NYMC Faculty Publications

Acute Kidney Dysfunction in Patients With Chronic Hepatitis C Virus Infection: Analysis of Viral and Non-viral Factors

Author Type(s)

Faculty

DOI

10.1016/j.jceh.2014.01.004

Journal Title

Journal of Clinical and Experimental Hepatology

First Page

8

Last Page

13

Document Type

Article

Publication Date

3-1-2014

Department

Medicine

Disciplines

Medicine and Health Sciences

Abstract

BACKGROUND: Multiple studies have shown a relationship between chronic hepatitis C infection and chronic kidney disease. The prevalence, severity, underlying etiologies and predictors of acute kidney dysfunction (AKD) events in patients with hepatitis C has not been studied.

METHODS: We investigated viral and non-viral factors in the development renal dysfunction in 468 HCV patients retrospectively over a period of observation ranging from 3 months to 6 yrs.

RESULTS: A total of 124 AKD events occurred in 63 patients. On regression analysis; gender, race, alcohol abuse, HIV (Human immune deficiency virus) status, body mass index, baseline viral load (HCV-PCR), and genotype did not predict an event of AKD. Decompensated liver disease, history of IVDU, diabetes mellitus and baseline creatinine were independent predictors of AKD.

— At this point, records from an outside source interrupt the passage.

`config.mk`:
```
export PLATFORM = sky130hd
export DESIGN_NAME = sbox_split_pipe
export DESIGN_NICKNAME = d
export VERILOG_FILES = /design/src/rtl/sbox_split_pkg.sv /design/src/rtl/sbox_subtable.sv /design/src/rtl/sbox_split_stage.sv /design/src/rtl/sbox_select_stage.sv /design/src/rtl/sbox_split_pipe.sv
export SDC_FILE = /design/constraint.sdc
export NUM_CORES = 1
export LEC_CHECK = 0
export BUFFER_PORTS_ARGS = -buffer_cell sky130_fd_sc_hd__buf_2
export CAP_MARGIN = 10
export CORE_ASPECT_RATIO = 1.4
export CORE_MARGIN = 5
export CORE_UTILIZATION = 50
export DETAILED_ROUTE_END_ITERATION = 6
export PLACE_DENSITY = 0.66
export SLEW_MARGIN = 10
export SYNTH_ARGS = -nofsm -noshare
export SYNTH_HDL_FRONTEND = slang
export SYNTH_SLANG_ARGS = --single-unit
```
`constraint.sdc`:
```
create_clock -name clk -period 1.5 [get_ports clk]
set_input_delay 0.15 -clock clk [delete_from_list [all_inputs] [get_ports clk]]
set_output_delay 0.15 -clock clk [all_outputs]
set_load 0.005 [all_outputs]
```
`src/rtl/sbox_split_pkg.sv`:
```
package sbox_split_pkg;

  localparam int BYTE_W = 8;

  // GF(2^8) product modulo x^8+x^4+x^3+x+1
  function automatic logic [7:0] gf_mul(input logic [7:0] a, input logic [7:0] b);
    logic [7:0] acc;
    logic [7:0] sh;
    acc = 8'h00;
    sh  = a;
    for (int i = 0; i < 8; i++) begin
      if (b[i]) acc = acc ^ sh;
      sh = {sh[6:0], 1'b0} ^ (sh[7] ? 8'h1b : 8'h00);
    end
    return acc;
  endfunction

  // multiplicative inverse as a^254 (zero maps to zero)
  function automatic logic [7:0] gf_inv(input logic [7:0] a);
    logic [7:0] r;
    logic [7:0] base;
    logic [7:0] ex;
    r    = 8'h01;
    base = a;
    ex   = 8'd254;
    for (int i = 0; i < 8; i++) begin
      if (ex[i]) r = gf_mul(r, base);
      base = gf_mul(base, base);
    end
    return r;
  endfunction

  function automatic logic [7:0] sbox_fwd(input logic [7:0] a);
    logic [7:0] v;
    v = gf_inv(a);
    return v ^ {v[6:0], v[7]} ^ {v[5:0], v[7:6]} ^ {v[4:0], v[7:5]}
             ^ {v[3:0], v[7:4]} ^ 8'h63;
  endfunction

endpackage

```
`src/rtl/sbox_subtable.sv`:
```
module sbox_subtable
  import sbox_split_pkg::*;
#(
  parameter int LO_W   = 4,
  parameter int HI_VAL = 0
) (
  input  logic [LO_W-1:0] lo,
  output logic [7:0]      val
);
  localparam int ENTRIES = 2 ** LO_W;

  logic [7:0] tbl [ENTRIES];

  for (genvar e = 0; e < ENTRIES; e++) begin : g_ent
    localparam logic [7:0] ENT = sbox_fwd(8'(HI_VAL * ENTRIES + e));
    assign tbl[e] = ENT;
  end

  assign val = tbl[lo];
endmodule

```
`src/rtl/sbox_split_stage.sv`:
```
module sbox_split_stage
  import sbox_split_pkg::*;
#(
  parameter int LO_W = 4
) (
  input  logic                          clk,
  input  logic                          rst_n,
  input  logic                          en,
  input  logic                          in_valid,
  input  logic [BYTE_W-1:0]             in_byte,
  output logic                          s1_valid,
  output logic [BYTE_W-LO_W-1:0]        s1_hi,
  output logic [2**(BYTE_W-LO_W)-1:0][7:0] s1_part
);
  localparam int HI_W    = BYTE_W - LO_W;
  localparam int NUM_SUB = 2 ** HI_W;

  logic [NUM_SUB-1:0][7:0] part_c;

  for (genvar h = 0; h < NUM_SUB; h++) begin : g_sub
    sbox_subtable #(.LO_W(LO_W), .HI_VAL(h)) u_tab (
      .lo  (in_byte[LO_W-1:0]),
      .val (part_c[h])
    );
  end

  always_ff @(posedge clk or negedge rst_n) begin
    if (!rst_n) begin
      s1_valid <= 1'b0;
      s1_hi    <= '0;
      s1_part  <= '0;
    end else if (en) begin
      s1_valid <= in_valid;
      s1_hi    <= in_byte[BYTE_W-1:LO_W];
      s1_part  <= part_c;
    end
  end
endmodule

```
`src/rtl/sbox_select_stage.sv`:
```
module sbox_select_stage
  import sbox_split_pkg::*;
#(
  parameter int LO_W = 4
) (
  input  logic                             clk,
  input  logic                             rst_n,
  input  logic                             en,
  input  logic                             s1_valid,
  input  logic [BYTE_W-LO_W-1:0]           s1_hi,
  input  logic [2**(BYTE_W-LO_W)-1:0][7:0] s1_part,
  output logic                             out_valid,
  output logic [7:0]                       out_byte
);
  logic [7:0] pick;
  assign pick = s1_part[s1_hi];

  always_ff @(posedge clk or negedge rst_n) begin
    if (!rst_n) begin
      out_valid <= 1'b0;
      out_byte  <= 8'h00;
    end else if (en) begin
      out_valid <= s1_valid;
      out_byte  <= pick;
    end
  end
endmodule

```
`src/rtl/sbox_split_pipe.sv`:
```
module sbox_split_pipe
  import sbox_split_pkg::*;
#(
  parameter int LO_W = 4
) (
  input  logic       clk,
  input  logic       rst_n,
  input  logic       in_valid,
  output logic       in_ready,
  input  logic [7:0] in_byte,
  output logic       out_valid,
  input  logic       out_ready,
  output logic [7:0] out_byte
);
  localparam int HI_W    = BYTE_W - LO_W;
  localparam int NUM_SUB = 2 ** HI_W;

  logic                    adv;
  logic                    s1_valid;
  logic [HI_W-1:0]         s1_hi;
  logic [NUM_SUB-1:0][7:0] s1_part;

  // the whole pipe moves only when the output slot frees up
  assign adv      = !out_valid || out_ready;
  assign in_ready = adv;

  sbox_split_stage #(.LO_W(LO_W)) u_split (
    .clk      (clk),
    .rst_n    (rst_n),
    .en       (adv),
    .in_valid (in_valid),
    .in_byte  (in_byte),
    .s1_valid (s1_valid),
    .s1_hi    (s1_hi),
    .s1_part  (s1_part)
  );

  sbox_select_stage #(.LO_W(LO_W)) u_sel (
    .clk       (clk),
    .rst_n     (rst_n),
    .en        (adv),
    .s1_valid  (s1_valid),
    .s1_hi     (s1_hi),
    .s1_part   (s1_part),
    .out_valid (out_valid),
    .out_byte  (out_byte)
  );
endmodule

```
* Yosys cells after proc, flatten, opt, wreduce, memory -nomap -nowiden
Memory sizes are Yosys's and may differ from the RTL's. A register that Yosys moved wholly into a read port is not among the register bits.
Cells that the tools add are included.
W data, S select, Z words.
** Word-level totals
- Bits in registers :: 14
- Memory bits (read-only) :: 2048
- Memories :: 16
- Output and inout port bits :: 10
- Word-level logic and storage cells :: 42
** Memory list
- (no name shown) :: depth 16, width 8, rd ports 1, clocked after Yosys merged registers in 1, write ports 0, RTL line sbox_subtable.sv:19 : assign val = tbl[lo];
- (no name shown) :: depth 16, width 8, rd ports 1, clocked after Yosys merged registers in 1, write ports 0, RTL line sbox_subtable.sv:19
- (no name shown) :: depth 16, width 8, rd ports 1, clocked after Yosys merged registers in 1, write ports 0, RTL line sbox_subtable.sv:19
- (no name shown) :: depth 16, width 8, rd ports 1, clocked after Yosys merged registers in 1, write ports 0, RTL line sbox_subtable.sv:19
- (no name shown) :: depth 16, width 8, rd ports 1, clocked after Yosys merged registers in 1, write ports 0, RTL line sbox_subtable.sv:19
- (no name shown) :: depth 16, width 8, rd ports 1, clocked after Yosys merged registers in 1, write ports 0, RTL line sbox_subtable.sv:19
- 10 more memories
** Cells by class
- Reductions and logical operators :: 18
- Bitwise gates (word level) :: 1
- $lt $le $gt $ge :: 1
- Mux-type cells :: 2
** Operators with widths (number)
- $bmux W8 S4 :: 1
- $logic_not A1 Y1 :: 17
- $mux W8 :: 1
- $lt A4 B5 Y1 const B :: 1
- $not A4 Y5 :: 1
- $logic_or A1 B1 Y1 :: 1

* Logic depth before layout (Yosys ltp)
Gate-level depths: netlist of run 1.
- Word-level depth :: 2
- Gate-level depth with buffers :: 8

* Cells and area by module
Synthesis of run 1 repeated with hierarchy kept, for this count alone.
** Second synthesis, totals
- Cells, all modules :: 974
- Area, all modules :: 11337.1 um^2
** Modules (own cells, without submodules)
- sbox_split_stage :: instances 1, area each 5220.0 um^2, cells an instance 281, seq. area each 3328.2 um^2
- sbox_select_stage :: instances 1, area each 1368.8 um^2, cells an instance 91, seq. area each 225.2 um^2
- sbox_subtable (u_split.g_sub[11].u_tab) :: instances 1, area each 335.3 um^2, cells an instance 42, seq. area each 0.0 um^2
- sbox_subtable (u_split.g_sub[15].u_tab) :: instances 1, area each 331.6 um^2, cells an instance 46, seq. area each 0.0 um^2
- sbox_subtable (u_split.g_sub[12].u_tab) :: instances 1, area each 329.1 um^2, cells an instance 38, seq. area each 0.0 um^2
- sbox_subtable (u_split.g_sub[2].u_tab) :: instances 1, area each 327.8 um^2, cells an instance 36, seq. area each 0.0 um^2
- sbox_subtable (u_split.g_sub[1].u_tab) :: instances 1, area each 320.3 um^2, cells an instance 48, seq. area each 0.0 um^2
- sbox_subtable (u_split.g_sub[5].u_tab) :: instances 1, area each 314.1 um^2, cells an instance 37, seq. area each 0.0 um^2
- sbox_subtable (u_split.g_sub[13].u_tab) :: instances 1, area each 290.3 um^2, cells an instance 29, seq. area each 0.0 um^2
- sbox_subtable (u_split.g_sub[4].u_tab) :: instances 1, area each 289.0 um^2, cells an instance 38, seq. area each 0.0 um^2
- sbox_subtable (u_split.g_sub[7].u_tab) :: instances 1, area each 287.8 um^2, cells an instance 25, seq. area each 0.0 um^2
- sbox_subtable (u_split.g_sub[14].u_tab) :: instances 1, area each 286.5 um^2, cells an instance 39, seq. area each 0.0 um^2
- sbox_subtable (u_split.g_sub[6].u_tab) :: instances 1, area each 282.8 um^2, cells an instance 40, seq. area each 0.0 um^2
- sbox_subtable (u_split.g_sub[0].u_tab) :: instances 1, area each 276.5 um^2, cells an instance 37, seq. area each 0.0 um^2
- +5 rows

* Least setup slack after synthesis of run 1
Ideal clock, no wire load.
- Path type :: input to register
- From :: input in_byte[0]
- To :: register u_split.s1_part[94] (netlist name)
- Stages :: 8
- Required time :: 1.417 ns
- Library setup time :: 0.083 ns
- Buffers on the path :: 2
- Slack :: -0.049 ns
- Arrival :: 1.466 ns
- Cells stage by stage :: buf_4 -> inv_1 -> ha_1 -> buf_2 -> nand2b_1 -> nand2_1 -> mux2_2 -> o21ai_0
** On the way
- Longest elaborated chain between the ends :: 1
** Ends and longest elaborated chain
- start, declared :: RTL line sbox_split_pipe.sv:10 : input logic [7:0] in_byte,
- $not A4 Y5 (implied by the code) :: RTL line sbox_subtable.sv:19
- end, declared :: RTL line sbox_split_stage.sv:13 : output logic [2**(BYTE_W-LO_W)-1:0][7:0] s1_part
No other way between the ends.
A chain may end at the register's enable or synchronous reset.

* Worst setup path in the final report of run 1
- From :: register u_split.s1_hi[2]
- To :: register u_sel.out_byte[2]
** On the way
- Longest elaborated chain between the ends :: 2
** Ends and longest elaborated chain
- start, declared :: RTL line sbox_split_stage.sv:12 : output logic [BYTE_W-LO_W-1:0] s1_hi,
- start signal, assigned :: RTL line sbox_split_stage.sv:34 : s1_hi <= in_byte[BYTE_W-1:LO_W];
- $bmux W8 S4 :: RTL line sbox_select_stage.sv:16 : assign pick = s1_part[s1_hi];
- $mux W8 (implied by the code) :: RTL line sbox_select_stage.sv:16
- end signal, assigned :: RTL line sbox_select_stage.sv:24 : out_byte <= pick;
- end, declared :: RTL line sbox_select_stage.sv:13 : output logic [7:0] out_byte
No other way between the ends. The select of a mux whose other input is x is not followed.

==> run metrics, run 1 <==
outcome=finished, violations left; failing checks=negative setup slack; count leader, synth=dfrtp_1; Cell Rows=55; first-pass GRT wire length=just under 50,000 um; CTS tree=yes; Yosys top cell area share=between 40 and 50%; # diodes=0; largest cells by area after synthesis=dfrtp_1 (43%), mux2i_1 (8.0%), nand2_1 (6.0%); Final min period=about 1.5 ns; drt first pass iters=6; die area=~19,000 sq um; number of CTS-inserted buffers=17; vias in the first global route=about 8,100; Root Driver=clkbuf_16; hold path cells=5; DRT antenna net count=0; sequential element share of the synthesized area=43.1%; Die X=~120 um; Worst Hold Slack=0.171 ns; final wirelength=31,700 um; worst r2r src=u_split.s1_hi[2]; hold endpoint=u_sel.out_valid; worst-path maximum fanout=11; number of port buffers=21; slowest stage delay, CP=0.53 ns; Final period util=103%; EDFF count, synth=0; FILL cells=between 1,000 and 1,500; cell area after synthesis=between 8000 and 9000 sq um; Slew HR=a little over three fifths; Initial Util=51.0%; Crit-path slowest cell=dfrtp_4; Nets=between 1,000 and 1,500; initial antenna violation count=0; Design Area, Final=11,000 sq um; critical path's top delay family=flip-flops; Iter 0 DRT Violations=approximately 910; Hold Startpoint=out_ready; Hold Vio Cnt, Final=0; Syn Nets=959; gr usage total=~33%; highest clock rate=0.646 GHz; Synth area leader=dfrtp_1; Worst-path clk slew=~0.06 ns; Yosys warnings=0; post-DR vias/cell=between 6 and 7; Post-synth top cells=dfrtp_1 (142), nand2_1 (132), nor2_1 (88); largest net degree at the start of global routing=about 40; Least-Margin Pin Slew=around 0.56 ns; Hold WC Path Type=input pin to flop; Reg2Reg Depth=6; fraction of registers with async set/reset=between 90% and 100%; Wirelength per Cell=between 20 and 25 um; Buf/Inv on CP=2; CP Launch Type=flop; area of the multi-input gates=about 4400 sq um; maxcap violations=0; post-route setup TNS=-0.156 ns; register area=around 3600 sq um; syn avg cell area=slightly below 9 sq um; Critical Path RT=~1.8 ns; share of cells above drive strength 1=around 29%; core box area=16,200 sq um; clk_skew=between 0.006 and 0.007 ns; Synth-to-Final Area Change=33.3%; worst skew pair latency=roughly 0.43 ns; Yosys reg bits=142; placed cell area=~10000 sq um; DR vias=between 8,000 and 9,000; Final WS setup=-0.0483 ns; IO Count=22; Clock Tree Buf Depth=2; routability cong.=0.998; class of the most critical setup path=flop to flop; Slew Limit Fails=0; total leakage power=5.00 nW; reg-to-reg slack, setup=-0.05 ns; Worst VDD drop=~1.0 mV; Primary FF master, synth=dfrtp_1; remaining global-route overflow=0; RSZ-0062 raised after global routing=true; CTS sink count=around 140; R2R Path End=u_sel.out_byte[2]; Worst EP arrival=1.86 ns; synth unique cells=slightly below 60; crit path cell chain=buf_12, buf_12, mux2i_1, a22oi_1, nand3_1, nand3_1; detailed-route DRC error count=0; H-tree levels=4; DP HPWL=approximately 23,000 um; Mapped Cells=about 930; Die Span Y=approximately 160 um; final setup fails=4; CP Capture Type=flop; Pwr Density=between 1000 and 1500 nW/um^2
==> worst max path at each step <==
stage / startpoint / endpoint / slack [ns] / depth (start not counted)
3_3_place_gp: in_byte[0] / u_split.s1_part[126] / -0.29 / 9
4_1_cts: u_split.s1_hi[2] / u_sel.out_byte[0] / -0.04 / 7
5_1_grt: u_split.s1_hi[2] / u_sel.out_byte[6] / -0.11 / 7
6_report: u_split.s1_hi[2] / u_sel.out_byte[2] / -0.05 / 6
2_1_floorplan: in_byte[0] / u_split.s1_part[94] / 0.0001 / 8
3_5_place_dp: in_byte[0] / u_split.s1_part[56] / -0.33 / 9
==> tightest hold or removal path, delay by kind of cell <==
family | cells | cell delay (ns)
and+or+nand+nor | 2 | 0.11
buffers and inverters | 3 | 0.30
==> where the power goes <==
group          internal [mW]  switching [mW]
registers               4.49           0.475
clock network           2.95            1.71
logic                   1.82            2.10
==> cells by family (layout without fill, tap and decap cells) <==
logic type	Yosys count	count (layout)	share of synthesized area, %
muxes	70	70	8.56
adders and majority gates	15	15	2.28
xor gates and xnor gates	1	1	0.106
AOI/OAI and AO/OA	265	265	20.1
and+or+nand+nor	345	345	19.5
buffers and inverters	94	274	6.30
DFF	142	142	43.1
==> per-stage QoR <==
step | worst slack (ns) | power [mW] | instances | utilization (%)
after global routing | -0.113 | 14.1 | 1311 | 68.0
after CTS | -0.0414 | 13.3 | 1299 | 66.7
final | -0.0483 | 13.6 | 1311 | 68.0
after detailed placement | -0.335 | 8.39 | 1253 | 60.4
after global placement | -0.295 | 8.32 | 1253 | 60.4
after floorplan | 0.000130 | 6.73 | 932 | -
==> final cells by class <==
| type | count | share of cell area [%] |
|---|---|---|
| Inverter | 8 | 0.319 |
| Sequential cell | 142 | 32.4 |
| Tap cell | 199 | 2.26 |
| Timing Repair Buffer | 235 | 19.6 |
| Multi-Input combinational cell | 696 | 39.6 |
| Clock inverter | 13 | 1.96 |
| Clock buffer | 18 | 3.90 |
==> timing repair <==
| item | CTS | global route |
|---|---|---|
| setup buffers | 6 | 11 |
| gates resized for setup | 30 | 23 |
| hold endpoints to repair | 44 | 0 |
| gates cloned | 4 | 2 |
| hold buffers | 6 | 0 |
| endpoints found under the setup margin | 9 | 30 |
| pin swaps | 14 | 11 |
==> sequential cells by signal (all words and copies together), names as in the netlist <==
register / count
u_sel.out_byte: 8
u_sel.out_valid: 1
u_split.s1_hi: 4
u_split.s1_part: 128
u_split.s1_valid: 1
==> metal layers <==
layer | routed length [um] | part of all wire, % | vias up | global-route usage [%]
met5 | 0 | 0 | - | 0
met4 | 2490 | 7.9 | 0 | 21.3
met3 | 1900 | 6.0 | 129 | 4.98
met2 | 14900 | 47 | 397 | 53.2
met1 | 12400 | 39 | 3907 | 41.8
li1 | - | - | 3660 | -
==> cells in the final DEF (no fill, tap or decap), drive strengths merged, types with 4 or more instances in the layout <==
cell type / n
buf: 225
dfrtp: 142
nand2: 133
nor2: 90
o21ai: 67
mux2i: 66
a21oi: 61
a31oi: 49
nand3: 34
a22oi: 24
clkbuf: 20
a21o: 18
nand2b: 17
ha: 15
nor2b: 15
nor3: 14
a311oi: 9
or3: 8
nand4: 8
o311ai: 8
inv: 8
or2: 8
clkinv: 7
dlygate4sd3: 6
nand3b: 5
bufinv: 5
nor3b: 4
a211oi: 4
o21a: 4
o31ai: 4
mux2: 4
and2: 4
and2b: 4
o211ai: 4
Note: power is estimated with default switching activity, not from simulation.
==> run 2: changes to the inputs <==
--- a/config.mk
+++ b/config.mk
@@ -10,8 +10,9 @@
 export CORE_ASPECT_RATIO = 1.4
 export CORE_MARGIN = 5
 export CORE_UTILIZATION = 50
+export CTS_BUF_LIST = sky130_fd_sc_hd__clkbuf_8
 export DETAILED_ROUTE_END_ITERATION = 6
-export PLACE_DENSITY = 0.66
+export PLACE_DENSITY = 0.77
 export SLEW_MARGIN = 10
 export SYNTH_ARGS = -nofsm -noshare
 export SYNTH_HDL_FRONTEND = slang
==> run 2 against run 1 <==
  * The run still ends with negative setup slack left
  * Via count up 2.5%
  * Cell count grew 0.38%
  * Maximum frequency is 2.1% lower
  * Global-route usage fell by 0.72 points
  * First-iteration DRC count up 30%
  * Clock power is 31% lower
  * Die area did not move
  * Sequential share of layout area up 0.75 points
  * Power fell by 11%
  * Worst hold slack got worse by 0.063 ns
  * Cell area is 2.3% lower
  * Largest cell class unchanged
==> run metrics, run 2 (synthesis results as in run 1) <==
Seq pwr share=41.1% (was 36.6%); first-pass GRT wire length=47,400 um (was 48,300 um); Most Frequent Cell on Critical Path=nand3_1; largest net degree at the start of global routing=52 (was 41); IO Count=22 (unchanged); outcome=finished, violations left (unchanged); Clk network pwr share=26.8% (was 34.4%); share of cells above drive strength 1=27.0% (was 28.7%); P_sw=4.08 mW (was 4.29 mW); Worst Hold Slack=0.108 ns (was 0.171 ns); Iter 0 DRT Violations=1,183 (was 911); worst skew pair latency=0.46 ns (was 0.43 ns); DP HPWL=22,300 um (was 22,800 um); Slew Limit Fails=0 (unchanged); CP Capture Type=flop (unchanged); commonest non-fill, non-tap cell in the layout=buf_4 (unchanged); H-tree levels=4 (unchanged); slowest stage delay, CP=0.58 ns (was 0.53 ns); CTS sink count=142 (unchanged); largest register by flop count=u_split.s1_part (unchanged); Final period util=105% (was 103%); Worst-path clk slew=0.09 ns (was 0.06 ns); CTS tree=yes (unchanged); Slew HR=60.9% (was 62.5%); Die Span Y=162 um (unchanged); core box area=16,200 sq um (unchanged); Wirelength per Cell=24.2 um (about the same); failing checks=negative setup slack (unchanged); maxcap violations=0 (unchanged); final setup fails=13 (was 4); Comb pwr share=32.1% (was 28.9%); Design Area, Final=10,700 sq um (was 11,000 sq um); DRT antenna net count=0 (unchanged); crit path cell chain=buf_12, buf_16, buf_6, mux2i_1, a22oi_1, nand3_1, nand3_1 (was buf_12, buf_12, mux2i_1, a22oi_1, nand3_1, nand3_1); drt first pass iters=7 (was 6); gr usage total=32.5% (was 33.2%); reg-to-reg slack, setup=-0.08 ns (was -0.05 ns); Root Driver=clkbuf_8 (was clkbuf_16); Hold WC Path Type=input pin to asynchronous set/reset pin (was input pin to flop); placed cell area=9870 sq um (was 9770 sq um); number of port buffers=21 (unchanged); RSZ-0062 raised after global routing=true (unchanged); Final min period=1.58 ns (was 1.55 ns); highest clock rate=0.632 GHz (was 0.646 GHz); final wirelength=31,800 um (was 31,700 um); max FFs per register=128 (unchanged); Worst EP arrival=1.98 ns (was 1.86 ns); Buf/Inv on CP=3 (was 2); Crit-path slowest cell=dfrtp_4 (unchanged); Switching Fraction=34.0% (was 31.7%); clk_skew=0.0124 ns (was 0.00641 ns); # diodes=0 (unchanged); Pwr Density=1120 nW/um^2 (was 1230 nW/um^2); initial antenna violation count=0 (unchanged); Worst VDD drop=0.672 mV (was 1.03 mV); Nets=1,132 (was 1,127); Die X=119 um (unchanged); critical path's top delay family=flip-flops (unchanged); die area=19,200 sq um (unchanged); Hold Vio Cnt, Final=0 (unchanged); Critical Path RT=1.90 ns (was 1.81 ns); total leakage power=4.93 nW (was 5.00 nW); number of CTS-inserted buffers=17 (unchanged); internal cell power=7.92 mW (was 9.26 mW); Synth-to-Final Area Change=30.3% (was 33.3%); most frequent cells in the layout=buf_4 (176), dfrtp_1 (141), nand2_1 (132) (was buf_4 (179), dfrtp_1 (141), nand2_1 (131)); CP Launch Type=flop (unchanged); post-route setup TNS=-0.526 ns (was -0.156 ns); class of the most critical setup path=flop to flop (unchanged); Initial Util=51.0% (unchanged); detailed-route DRC error count=0 (unchanged); post-DR vias/cell=6.31 (was 6.17); Clock Tree Buf Depth=2 (unchanged); Least-Margin Pin Slew=0.577 ns (was 0.556 ns); Final WS setup=-0.0811 ns (was -0.0483 ns); DR vias=8,298 (was 8,093); Top Registers=u_split.s1_part x128, u_sel.out_byte x8, u_split.s1_hi x4 (unchanged); remaining global-route overflow=0 (unchanged); worst-path maximum fanout=7 (was 11); Cell Rows=55 (unchanged); routability cong.=1.01 (was 0.998); vias in the first global route=8,092 (was 8,123)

CONCLUSION: Development of AKD in patient with hepatitis C virus infection is independent of the genotype and viral load at baseline and is mostly predisposed by known prevalent factors in patients with hepatitis C such as diabetes, hypertension and intravenous drug use. Decompensated liver disease is the single most viral-related factor that predisposes for AKD.